◆ **DATASET RECORDS**:
This design comes from an exercise in tuning for small area and a short achievable clock period on the open sky130 flow, not from production work. RTL that was checked went through simulation tests only; none was proved equivalent to the original. For run 2, only the layout was checked, not whether the RTL still works. Power figures rest on the tool's default switching activity, not on a simulated workload.

==> flow/design.v (outline; a module is shown in full before it is edited, if it fits) <==
// module mult_cell: 4 lines
// module mult_ha: 4 lines
// module mult_buf: 3 lines
// module mult_inv: 3 lines
// module mult_nand2: 3 lines
// module mult_nor2: 3 lines
// module mult_orpn: 3 lines
// module mult_andpn: 3 lines
// module mult_aoi21b: 3 lines
// module mult_oai21b: 3 lines
// module mult_aoi21: 3 lines
// module mult_oai21: 3 lines
// module mult_man: 1664 lines
module mult_man (
  input clk, input rstn, input data_rdy,
  input [16:0] mult1_signed, input [16:0] mult2_signed,
  output [31:0] res, output [33:0] res_signed, output res_rdy, output [32:0] res_final);
  // ...
==> flow/flow/run.sh <==
#!/bin/bash
# The standard layout (standard.sh) with two changes:
# - the port buffers that buffer_ports inserts are sky130_fd_sc_hd__buf_2 cells (resized later as
#   needed) instead of the delay cell buffer_ports picks by itself; every port still gets one;
# - ABC maps the design's small gate modules for a 1 fF load instead of 5 fF, so that it does
#   not pick x2/x4 drive strengths for single gates (the resizer upsizes where timing needs it).
set -euo pipefail
bash standard.sh 'BUFFER_PORTS_ARGS=-buffer_cell sky130_fd_sc_hd__buf_2' ABC_LOAD_IN_FF=1 finish > standard_flow.log 2>&1
==> flow/standard.sh <==
#!/bin/bash
# synth_recipe.tcl (not shown) runs the flow's synth.tcl, then flattens the netlist and writes it again
# the make line also repeats each setting of config.mk as NAME=value (left out here)
make -C /OpenROAD-flow-scripts/flow DESIGN_CONFIG=/design/flow/config.mk WORK_HOME=/design/flow/orfs CLKGATE_MAP_FILE= SYNTH_SCRIPT=/design/flow/synth_recipe.tcl "${@:-finish}"
==> flow/config.mk <==
export PLATFORM = sky130hd
export DESIGN_NAME = mult_man
export DESIGN_NICKNAME = mult_man
export VERILOG_FILES = /design/flow/design.v
export SDC_FILE = /design/flow/constraint.sdc
export NUM_CORES = 4
export LEC_CHECK = 0
export CAP_MARGIN = 20
export CORE_MARGIN = 2
export CORE_UTILIZATION = 40
export CTS_BUF_LIST = sky130_fd_sc_hd__clkbuf_16
export CTS_CLUSTER_DIAMETER = 80
export CTS_CLUSTER_SIZE = 30
export SETUP_SLACK_MARGIN = 2.5
export SLEW_MARGIN = 20
export SYNTH_HIERARCHICAL = 1
export TNS_END_PERCENT = 0
==> flow/constraint.sdc <==
create_clock -name core_clock -period 4.5 [get_ports {clk}]
set_input_delay 0.9000 -clock core_clock [delete_from_list [all_inputs] [get_ports {clk}]]
set_output_delay 0.9000 -clock core_clock [all_outputs]
set_load 0.01 [all_outputs]
==> impl_results.md, run 1 <==
* Reg2reg end: p2_c16_3$_DFF_P_
* Tot Pwr at 12.54 mW
* Cell Area, Synth at 15060 sq um
* Final WS setup at 2.485 ns
* Top power group: combinational cells
* Crit path launch: p1_am_1$_DFF_P_
* R2R setup slack at 2.48 ns
* Invs w/o clock at 67
* Top reg by flops: rs_q
* Max FFs per register at 33
* Status: finished clean
* Clk pwr share at 0.120
* Die area at 39230 sq um
* Number of synthesized register bits at 264
* HPWL Detailed at 22420 um
* Met3 Use GR at 0.03202
* Leakage at 7.035 nW
* Top layer in use: met4
* Unrepaired setup endpoints after global routing: yes
* Post-Layout Cell Count at 2087
* Die Span Y at 198.1 um
* Hold WC Path Type: flip-flop to flip-flop
* Hold depth at 0
* Register-to-Register Path Depth at 4
* Switching Share at 0.4068
* Yosys warns at 7
* Main combinational cell family by area after synthesis: XOR/XNOR gates
* Clock net power at around 1.5 mW
* Mux contribution to synthesized area at 0
* Slew Limit Fails at 0
* Max Cap Viol at 0
* Seq pwr share at 0.349
* 1st-iter DRT viols at between 500 and 600
* Clock buffers at 15
* Largest regs: rs_q (33), r_q (31)
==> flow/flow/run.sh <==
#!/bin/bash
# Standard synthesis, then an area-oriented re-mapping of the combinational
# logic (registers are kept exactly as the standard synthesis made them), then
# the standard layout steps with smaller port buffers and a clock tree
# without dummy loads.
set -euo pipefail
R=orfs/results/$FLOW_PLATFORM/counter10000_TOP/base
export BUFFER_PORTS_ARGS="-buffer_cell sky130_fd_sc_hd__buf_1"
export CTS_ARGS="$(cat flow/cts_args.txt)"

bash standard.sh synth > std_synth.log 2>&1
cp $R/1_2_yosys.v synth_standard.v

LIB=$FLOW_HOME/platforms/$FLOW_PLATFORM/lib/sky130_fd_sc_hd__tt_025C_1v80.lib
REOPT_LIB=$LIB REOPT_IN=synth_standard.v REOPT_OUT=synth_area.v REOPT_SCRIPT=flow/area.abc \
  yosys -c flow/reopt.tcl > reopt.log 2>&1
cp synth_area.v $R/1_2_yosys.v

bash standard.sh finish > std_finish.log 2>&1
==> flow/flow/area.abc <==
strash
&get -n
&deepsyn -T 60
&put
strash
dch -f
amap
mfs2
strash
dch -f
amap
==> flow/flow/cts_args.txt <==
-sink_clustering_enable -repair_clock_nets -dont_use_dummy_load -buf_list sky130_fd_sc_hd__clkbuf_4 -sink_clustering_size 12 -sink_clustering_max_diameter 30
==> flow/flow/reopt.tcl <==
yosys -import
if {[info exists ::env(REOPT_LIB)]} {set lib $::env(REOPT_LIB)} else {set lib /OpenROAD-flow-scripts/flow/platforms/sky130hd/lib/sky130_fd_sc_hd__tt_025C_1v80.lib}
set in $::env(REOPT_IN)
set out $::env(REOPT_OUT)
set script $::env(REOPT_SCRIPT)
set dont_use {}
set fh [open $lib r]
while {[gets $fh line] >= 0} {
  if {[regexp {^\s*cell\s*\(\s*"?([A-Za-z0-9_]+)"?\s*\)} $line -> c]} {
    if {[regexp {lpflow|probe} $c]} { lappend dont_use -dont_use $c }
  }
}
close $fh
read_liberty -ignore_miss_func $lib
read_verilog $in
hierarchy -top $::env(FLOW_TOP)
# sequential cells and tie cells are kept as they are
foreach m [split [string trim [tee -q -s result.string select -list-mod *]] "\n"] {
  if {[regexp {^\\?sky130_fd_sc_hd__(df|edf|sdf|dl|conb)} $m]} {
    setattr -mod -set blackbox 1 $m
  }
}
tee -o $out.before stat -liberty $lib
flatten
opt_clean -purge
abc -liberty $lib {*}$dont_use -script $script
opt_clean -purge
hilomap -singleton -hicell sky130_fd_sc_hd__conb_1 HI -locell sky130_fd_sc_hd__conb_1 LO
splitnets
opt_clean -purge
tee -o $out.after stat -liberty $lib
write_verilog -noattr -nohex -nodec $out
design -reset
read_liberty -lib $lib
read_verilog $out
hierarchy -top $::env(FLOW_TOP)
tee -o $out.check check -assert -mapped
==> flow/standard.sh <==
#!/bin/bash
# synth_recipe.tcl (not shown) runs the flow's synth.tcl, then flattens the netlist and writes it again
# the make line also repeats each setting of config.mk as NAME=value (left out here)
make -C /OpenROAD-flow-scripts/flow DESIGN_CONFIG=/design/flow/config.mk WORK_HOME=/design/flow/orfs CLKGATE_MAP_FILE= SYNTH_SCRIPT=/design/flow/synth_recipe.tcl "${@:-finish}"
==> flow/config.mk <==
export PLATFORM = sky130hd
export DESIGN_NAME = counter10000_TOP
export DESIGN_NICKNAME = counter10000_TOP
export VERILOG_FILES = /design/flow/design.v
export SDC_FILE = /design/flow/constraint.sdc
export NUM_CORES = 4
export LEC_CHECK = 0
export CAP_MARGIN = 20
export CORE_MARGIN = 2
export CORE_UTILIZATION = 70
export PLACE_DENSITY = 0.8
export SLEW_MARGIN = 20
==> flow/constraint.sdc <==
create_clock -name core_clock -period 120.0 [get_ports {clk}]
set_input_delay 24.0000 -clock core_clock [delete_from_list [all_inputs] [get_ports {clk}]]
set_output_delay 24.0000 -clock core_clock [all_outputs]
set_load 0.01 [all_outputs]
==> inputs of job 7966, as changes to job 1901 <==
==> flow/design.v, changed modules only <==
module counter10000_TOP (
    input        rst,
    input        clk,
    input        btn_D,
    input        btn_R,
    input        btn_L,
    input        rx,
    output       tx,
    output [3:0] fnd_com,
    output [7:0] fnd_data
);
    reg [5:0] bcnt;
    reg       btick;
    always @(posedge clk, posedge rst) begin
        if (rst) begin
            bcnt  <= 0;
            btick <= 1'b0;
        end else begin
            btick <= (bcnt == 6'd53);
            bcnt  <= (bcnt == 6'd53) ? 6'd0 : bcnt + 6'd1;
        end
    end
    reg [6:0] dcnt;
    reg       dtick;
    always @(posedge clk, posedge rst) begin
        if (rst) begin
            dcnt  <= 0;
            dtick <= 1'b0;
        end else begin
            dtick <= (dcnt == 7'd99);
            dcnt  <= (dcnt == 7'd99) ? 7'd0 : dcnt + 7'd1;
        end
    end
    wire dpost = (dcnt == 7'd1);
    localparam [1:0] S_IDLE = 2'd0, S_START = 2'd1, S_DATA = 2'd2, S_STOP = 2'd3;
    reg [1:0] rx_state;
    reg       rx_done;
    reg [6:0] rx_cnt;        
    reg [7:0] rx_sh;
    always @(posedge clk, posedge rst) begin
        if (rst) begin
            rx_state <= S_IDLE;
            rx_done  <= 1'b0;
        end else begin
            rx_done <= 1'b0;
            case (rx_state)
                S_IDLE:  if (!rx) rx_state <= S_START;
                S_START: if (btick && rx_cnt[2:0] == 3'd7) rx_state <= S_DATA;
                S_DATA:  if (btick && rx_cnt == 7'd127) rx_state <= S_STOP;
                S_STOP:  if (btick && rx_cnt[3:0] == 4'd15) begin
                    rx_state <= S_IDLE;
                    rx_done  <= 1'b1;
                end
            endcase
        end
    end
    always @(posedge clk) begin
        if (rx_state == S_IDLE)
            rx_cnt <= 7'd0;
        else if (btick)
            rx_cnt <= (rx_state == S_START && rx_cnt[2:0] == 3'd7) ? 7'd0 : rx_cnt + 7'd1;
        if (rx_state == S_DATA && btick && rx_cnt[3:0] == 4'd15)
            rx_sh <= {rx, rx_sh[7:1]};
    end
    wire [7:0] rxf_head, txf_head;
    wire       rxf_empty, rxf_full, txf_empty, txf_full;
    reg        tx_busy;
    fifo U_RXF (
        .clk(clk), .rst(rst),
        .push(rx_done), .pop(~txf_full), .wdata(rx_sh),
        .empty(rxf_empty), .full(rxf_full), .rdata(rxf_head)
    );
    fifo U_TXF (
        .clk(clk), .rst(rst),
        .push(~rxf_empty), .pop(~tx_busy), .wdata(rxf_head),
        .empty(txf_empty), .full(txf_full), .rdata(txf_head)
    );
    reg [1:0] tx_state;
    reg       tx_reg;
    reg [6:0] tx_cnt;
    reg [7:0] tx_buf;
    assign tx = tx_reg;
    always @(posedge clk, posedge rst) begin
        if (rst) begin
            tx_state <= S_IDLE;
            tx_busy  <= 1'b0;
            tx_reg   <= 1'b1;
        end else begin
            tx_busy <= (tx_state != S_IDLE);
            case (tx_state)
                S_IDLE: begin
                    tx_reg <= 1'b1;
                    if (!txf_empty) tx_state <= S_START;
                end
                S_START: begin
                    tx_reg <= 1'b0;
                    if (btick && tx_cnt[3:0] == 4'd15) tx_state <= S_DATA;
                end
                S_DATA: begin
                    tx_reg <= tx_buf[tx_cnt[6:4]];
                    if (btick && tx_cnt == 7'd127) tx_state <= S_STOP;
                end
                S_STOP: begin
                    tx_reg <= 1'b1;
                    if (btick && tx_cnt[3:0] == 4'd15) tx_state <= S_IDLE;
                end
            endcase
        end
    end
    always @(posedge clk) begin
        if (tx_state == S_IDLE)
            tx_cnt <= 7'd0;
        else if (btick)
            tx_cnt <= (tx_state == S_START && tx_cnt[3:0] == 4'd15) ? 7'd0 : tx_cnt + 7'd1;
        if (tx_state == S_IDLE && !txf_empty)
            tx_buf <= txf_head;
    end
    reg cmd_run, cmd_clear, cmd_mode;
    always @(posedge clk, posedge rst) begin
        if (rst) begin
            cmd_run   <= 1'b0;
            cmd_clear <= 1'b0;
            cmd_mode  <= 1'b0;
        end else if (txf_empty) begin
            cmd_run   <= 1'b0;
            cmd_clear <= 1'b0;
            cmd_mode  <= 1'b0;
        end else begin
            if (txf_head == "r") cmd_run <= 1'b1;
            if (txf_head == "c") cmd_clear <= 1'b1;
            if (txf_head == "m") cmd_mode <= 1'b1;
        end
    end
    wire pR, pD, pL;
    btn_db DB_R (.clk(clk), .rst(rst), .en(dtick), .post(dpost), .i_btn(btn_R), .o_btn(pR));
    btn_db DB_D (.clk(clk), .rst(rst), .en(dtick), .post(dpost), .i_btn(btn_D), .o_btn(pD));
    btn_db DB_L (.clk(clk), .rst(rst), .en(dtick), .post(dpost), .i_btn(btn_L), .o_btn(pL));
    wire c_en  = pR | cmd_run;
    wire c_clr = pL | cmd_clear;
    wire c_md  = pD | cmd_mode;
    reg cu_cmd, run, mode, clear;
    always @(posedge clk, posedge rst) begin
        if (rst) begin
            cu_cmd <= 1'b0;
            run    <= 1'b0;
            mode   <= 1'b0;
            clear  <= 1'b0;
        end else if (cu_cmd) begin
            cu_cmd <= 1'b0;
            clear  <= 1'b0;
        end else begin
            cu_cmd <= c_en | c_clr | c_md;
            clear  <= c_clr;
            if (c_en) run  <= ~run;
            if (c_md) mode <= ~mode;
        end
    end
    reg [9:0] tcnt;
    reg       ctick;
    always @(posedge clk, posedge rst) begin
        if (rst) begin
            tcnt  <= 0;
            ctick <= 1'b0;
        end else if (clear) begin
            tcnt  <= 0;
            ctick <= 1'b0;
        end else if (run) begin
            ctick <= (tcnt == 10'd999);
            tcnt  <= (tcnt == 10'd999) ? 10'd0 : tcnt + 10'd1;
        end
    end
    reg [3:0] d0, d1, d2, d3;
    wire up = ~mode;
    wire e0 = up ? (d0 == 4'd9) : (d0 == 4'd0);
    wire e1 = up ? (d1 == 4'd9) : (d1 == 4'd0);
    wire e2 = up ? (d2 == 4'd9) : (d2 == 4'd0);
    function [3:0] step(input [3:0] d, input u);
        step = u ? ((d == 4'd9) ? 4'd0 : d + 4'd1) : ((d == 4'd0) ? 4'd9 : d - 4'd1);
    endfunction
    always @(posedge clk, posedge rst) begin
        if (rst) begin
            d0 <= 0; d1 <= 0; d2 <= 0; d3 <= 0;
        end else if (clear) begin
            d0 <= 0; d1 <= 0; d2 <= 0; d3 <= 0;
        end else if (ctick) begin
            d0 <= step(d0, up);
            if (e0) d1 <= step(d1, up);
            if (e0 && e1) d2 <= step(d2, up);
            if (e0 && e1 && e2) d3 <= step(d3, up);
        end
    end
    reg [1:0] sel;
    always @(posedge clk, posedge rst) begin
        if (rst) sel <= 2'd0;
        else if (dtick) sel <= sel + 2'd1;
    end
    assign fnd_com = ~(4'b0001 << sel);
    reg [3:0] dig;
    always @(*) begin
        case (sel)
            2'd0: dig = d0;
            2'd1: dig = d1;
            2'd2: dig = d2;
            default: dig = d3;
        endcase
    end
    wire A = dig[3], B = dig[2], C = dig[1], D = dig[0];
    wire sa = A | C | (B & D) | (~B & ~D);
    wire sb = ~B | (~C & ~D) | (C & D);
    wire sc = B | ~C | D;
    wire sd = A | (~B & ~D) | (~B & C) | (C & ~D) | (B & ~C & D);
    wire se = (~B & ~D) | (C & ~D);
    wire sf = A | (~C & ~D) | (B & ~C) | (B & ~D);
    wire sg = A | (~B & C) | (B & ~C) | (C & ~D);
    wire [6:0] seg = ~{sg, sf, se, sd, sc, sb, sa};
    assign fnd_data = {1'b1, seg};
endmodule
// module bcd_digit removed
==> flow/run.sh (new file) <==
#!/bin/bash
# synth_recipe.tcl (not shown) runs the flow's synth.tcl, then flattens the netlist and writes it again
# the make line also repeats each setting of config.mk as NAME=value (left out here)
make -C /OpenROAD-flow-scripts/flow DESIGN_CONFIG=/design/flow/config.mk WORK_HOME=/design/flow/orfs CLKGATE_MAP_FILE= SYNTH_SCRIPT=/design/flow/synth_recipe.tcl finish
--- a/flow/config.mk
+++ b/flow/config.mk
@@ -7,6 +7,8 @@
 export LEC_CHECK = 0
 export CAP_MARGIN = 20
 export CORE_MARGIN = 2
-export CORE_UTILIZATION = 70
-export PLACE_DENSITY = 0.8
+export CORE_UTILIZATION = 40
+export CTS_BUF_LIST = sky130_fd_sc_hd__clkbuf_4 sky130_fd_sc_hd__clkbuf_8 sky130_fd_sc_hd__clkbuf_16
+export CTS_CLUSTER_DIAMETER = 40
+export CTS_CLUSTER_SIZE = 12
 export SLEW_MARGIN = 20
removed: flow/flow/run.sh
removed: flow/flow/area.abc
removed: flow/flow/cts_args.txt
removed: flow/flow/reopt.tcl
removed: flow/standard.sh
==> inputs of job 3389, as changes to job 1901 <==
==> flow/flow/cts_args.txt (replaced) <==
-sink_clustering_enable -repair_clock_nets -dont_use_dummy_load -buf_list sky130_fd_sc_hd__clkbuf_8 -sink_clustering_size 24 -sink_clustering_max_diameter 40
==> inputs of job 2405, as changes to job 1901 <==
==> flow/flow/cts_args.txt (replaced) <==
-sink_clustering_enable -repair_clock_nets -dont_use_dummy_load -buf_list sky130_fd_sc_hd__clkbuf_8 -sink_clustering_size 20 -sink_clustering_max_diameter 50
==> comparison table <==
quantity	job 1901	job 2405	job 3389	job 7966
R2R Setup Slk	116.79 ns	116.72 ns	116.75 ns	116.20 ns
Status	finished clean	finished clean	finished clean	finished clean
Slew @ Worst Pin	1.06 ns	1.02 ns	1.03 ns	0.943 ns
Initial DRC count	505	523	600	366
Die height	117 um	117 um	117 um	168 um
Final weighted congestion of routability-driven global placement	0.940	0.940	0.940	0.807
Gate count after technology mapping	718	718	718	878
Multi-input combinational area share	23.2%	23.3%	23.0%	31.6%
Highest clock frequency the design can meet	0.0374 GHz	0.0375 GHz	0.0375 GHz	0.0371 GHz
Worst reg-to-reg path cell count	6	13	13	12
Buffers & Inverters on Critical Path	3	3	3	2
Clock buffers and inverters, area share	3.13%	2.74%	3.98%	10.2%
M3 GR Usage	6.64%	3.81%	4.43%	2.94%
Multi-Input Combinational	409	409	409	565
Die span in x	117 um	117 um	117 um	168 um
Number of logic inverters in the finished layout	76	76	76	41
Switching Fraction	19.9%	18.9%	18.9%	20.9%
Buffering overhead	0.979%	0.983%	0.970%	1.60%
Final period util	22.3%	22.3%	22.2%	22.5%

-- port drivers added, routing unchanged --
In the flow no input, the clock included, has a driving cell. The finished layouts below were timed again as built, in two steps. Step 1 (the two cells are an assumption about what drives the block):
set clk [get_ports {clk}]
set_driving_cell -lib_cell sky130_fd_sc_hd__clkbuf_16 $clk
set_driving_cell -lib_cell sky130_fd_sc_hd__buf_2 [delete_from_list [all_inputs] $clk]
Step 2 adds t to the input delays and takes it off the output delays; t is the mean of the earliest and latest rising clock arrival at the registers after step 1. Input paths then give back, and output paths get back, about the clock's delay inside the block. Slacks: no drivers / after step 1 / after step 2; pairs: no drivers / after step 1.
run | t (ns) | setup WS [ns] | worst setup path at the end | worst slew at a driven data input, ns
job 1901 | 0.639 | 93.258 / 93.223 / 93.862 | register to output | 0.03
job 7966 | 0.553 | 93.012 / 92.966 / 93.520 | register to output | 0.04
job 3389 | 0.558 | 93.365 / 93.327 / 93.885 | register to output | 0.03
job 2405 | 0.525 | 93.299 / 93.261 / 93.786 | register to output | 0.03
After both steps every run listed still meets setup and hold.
What follows belongs to an exercise in optimizing a design on an open flow for small area and a short achievable clock period; a production flow would make more cautious choices.
At most, simulation tests tie the RTL to the original design; equivalence was not proved.
The flow treats the clock pin as an ideal source. Dropping or thinning the clock tree relies on that and would not hold on a real chip.
No activity file was given, so power comes from the tool's default toggle rates.

## v6
// PelicanMAC
module PelicanMAC(clk,rst,
             load_iv,
             load_k,
             load_m,
             din,
             dout,
             done);
==> module GS, before the edit <==
module GS(a3,a2,a1,a0,
          b3,b2,b1,b0);
input  a3,a2,a1,a0;
output b3,b2,b1,b0;
wire x23 = a2 ^ a3;
wire x12 = a1 ^ a2;
assign b0 = ~(a0 | a1) ^ x23;
assign b1 = (a0 & ~x12) ^ x23;
assign b2 = a3 ? (a0 ^ (a2 & ~a1)) : x12;
assign b3 = a0 ^ (a3 & (a1 ^ (a0 & a2)));
endmodule
Settings: LEC_CHECK=0, CAP_MARGIN=20, CORE_MARGIN=2, CORE_UTILIZATION=40, SETUP_SLACK_MARGIN=1.8, SLEW_MARGIN=20, SYNTH_HIERARCHICAL=1, SYNTH_MINIMUM_KEEP_SIZE=0; clock period 3.5 ns.
standard.sh (not shown) runs the stock make flow with config.mk's settings and CLKGATE_MAP_FILE= SYNTH_SCRIPT=/design/flow/synth_recipe.tcl, a recipe that flattens the netlist after the stock synthesis.
==> flow/flow/run.sh <==
#!/bin/bash
# ORFS layout through the standard.sh, with
#  - the standard flow's synthesis script, but ABC mapping for area (flow/synth.tcl),
#  - plain buf_1 cells as port buffers (the resizer upsizes where needed),
#  - a hand-built two-level clock tree (flow/cts_hook.tcl) in place of
#    TritonCTS, for a low clock insertion delay.
set -euo pipefail
here=$(cd "$(dirname "$0")" && pwd)
export BUFFER_PORTS_ARGS="-buffer_cell sky130_fd_sc_hd__buf_1"
export PRE_CTS_TCL="$here/cts_hook.tcl"
export MCTS_RLEV=2 MCTS_LLEV=2
export MCTS_ROOT=sky130_fd_sc_hd__clkbuf_16 MCTS_LEAF=sky130_fd_sc_hd__clkbuf_16
bash standard.sh SYNTH_SCRIPT="$here/synth.tcl" > standard.log 2>&1
Other scripts of this flow, unchanged in this note and not shown: flow/flow/abc_area.script, flow/flow/cts_hook.tcl, flow/flow/mancts.tcl, flow/flow/synth.tcl
> inputs changed (v6 -> v7)
diff --git a/flow/design.v b/flow/design.v
--- a/flow/design.v
+++ b/flow/design.v
@@ -19,14 +19,19 @@
 module GS(a3,a2,a1,a0,
           b3,b2,b1,b0);
 input  a3,a2,a1,a0;
 output b3,b2,b1,b0;
-wire x23 = a2 ^ a3;
-wire x12 = a1 ^ a2;
-assign b0 = ~(a0 | a1) ^ x23;
-assign b1 = (a0 & ~x12) ^ x23;
-assign b2 = a3 ? (a0 ^ (a2 & ~a1)) : x12;
-assign b3 = a0 ^ (a3 & (a1 ^ (a0 & a2)));
+wire t0,t1,t2,t3,s1,s2;
+assign t1 = a1 ^ ~(a0 & a2) ^ 1'b1;
+assign t0 = a0 ^ ~(t1 & a3) ^ 1'b1;
+assign t2 = a2 ^ ~(t0 | t1) ^ 1'b1;
+assign t3 = ~(a3 ^ t2);
+assign s1 = ~(t1 ^ t3);
+assign s2 = t2 ^ ~(t0 & s1) ^ 1'b1;
+assign b3 = t0;
+assign b1 = s1;
+assign b2 = s2;
+assign b0 = t3;
 endmodule
 module SubCells(a0,a1,a2,a3,
                 b0,b1,b2,b3);
 input [31:0] a0,a1,a2,a3;
- v7 vs. v6: largest voltage drop on the vdd net now sits higher; layout overhead on the synthesized area now sits lower; count of instances resized after the clock tree is built now sits higher; area taken by flip-flops and latches now sits higher; post-synthesis net count now sits higher.
- Per the comparison of v7 with v6, worst max-slew margin expressed relative to the limit moved down, flip-flop and latch share of the layout cell area higher.
- Going from v6 to v7, synthesized cell count increased 6.5%, routed wire length per instance decreased 0.12 um.
- In v7 the utilization turned out 0.73 points lower than in v6.
- Maximum fanout encountered on the critical timing path up 2 in v7 wrt v6
- The post-CTS repair timing setup buffer count reported for v7 is smaller than that of v6 by 6.
- v7 vs v6, end of the critical path: dout[98] vs dout[5]
- Comparing v7 with v6, the final critical delay including setup and external delays came out essentially unchanged.
- On number of DRC markers in iteration 0: between v7 and v6, it ends up higher for v7.
No functional check of the RTL was part of v6. In every run of this note, the design's own scripts or RTL, not TritonCTS, make the clock network.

◆ **WHAT TO DO**: Set down again, word for word, the stretch of records from the line with "dtick <= (dcnt == 7'd99);" to the line with "case (tx_state)", both of those lines included.

◆ **WORKED SOLUTION**:
            dtick <= (dcnt == 7'd99);
            dcnt  <= (dcnt == 7'd99) ? 7'd0 : dcnt + 7'd1;
        end
    end
    wire dpost = (dcnt == 7'd1);
    localparam [1:0] S_IDLE = 2'd0, S_START = 2'd1, S_DATA = 2'd2, S_STOP = 2'd3;
    reg [1:0] rx_state;
    reg       rx_done;
    reg [6:0] rx_cnt;        
    reg [7:0] rx_sh;
    always @(posedge clk, posedge rst) begin
        if (rst) begin
            rx_state <= S_IDLE;
            rx_done  <= 1'b0;
        end else begin
            rx_done <= 1'b0;
            case (rx_state)
                S_IDLE:  if (!rx) rx_state <= S_START;
                S_START: if (btick && rx_cnt[2:0] == 3'd7) rx_state <= S_DATA;
                S_DATA:  if (btick && rx_cnt == 7'd127) rx_state <= S_STOP;
                S_STOP:  if (btick && rx_cnt[3:0] == 4'd15) begin
                    rx_state <= S_IDLE;
                    rx_done  <= 1'b1;
                end
            endcase
        end
    end
    always @(posedge clk) begin
        if (rx_state == S_IDLE)
            rx_cnt <= 7'd0;
        else if (btick)
            rx_cnt <= (rx_state == S_START && rx_cnt[2:0] == 3'd7) ? 7'd0 : rx_cnt + 7'd1;
        if (rx_state == S_DATA && btick && rx_cnt[3:0] == 4'd15)
            rx_sh <= {rx, rx_sh[7:1]};
    end
    wire [7:0] rxf_head, txf_head;
    wire       rxf_empty, rxf_full, txf_empty, txf_full;
    reg        tx_busy;
    fifo U_RXF (
        .clk(clk), .rst(rst),
        .push(rx_done), .pop(~txf_full), .wdata(rx_sh),
        .empty(rxf_empty), .full(rxf_full), .rdata(rxf_head)
    );
    fifo U_TXF (
        .clk(clk), .rst(rst),
        .push(~rxf_empty), .pop(~tx_busy), .wdata(rxf_head),
        .empty(txf_empty), .full(txf_full), .rdata(txf_head)
    );
    reg [1:0] tx_state;
    reg       tx_reg;
    reg [6:0] tx_cnt;
    reg [7:0] tx_buf;
    assign tx = tx_reg;
    always @(posedge clk, posedge rst) begin
        if (rst) begin
            tx_state <= S_IDLE;
            tx_busy  <= 1'b0;
            tx_reg   <= 1'b1;
        end else begin
            tx_busy <= (tx_state != S_IDLE);
            case (tx_state)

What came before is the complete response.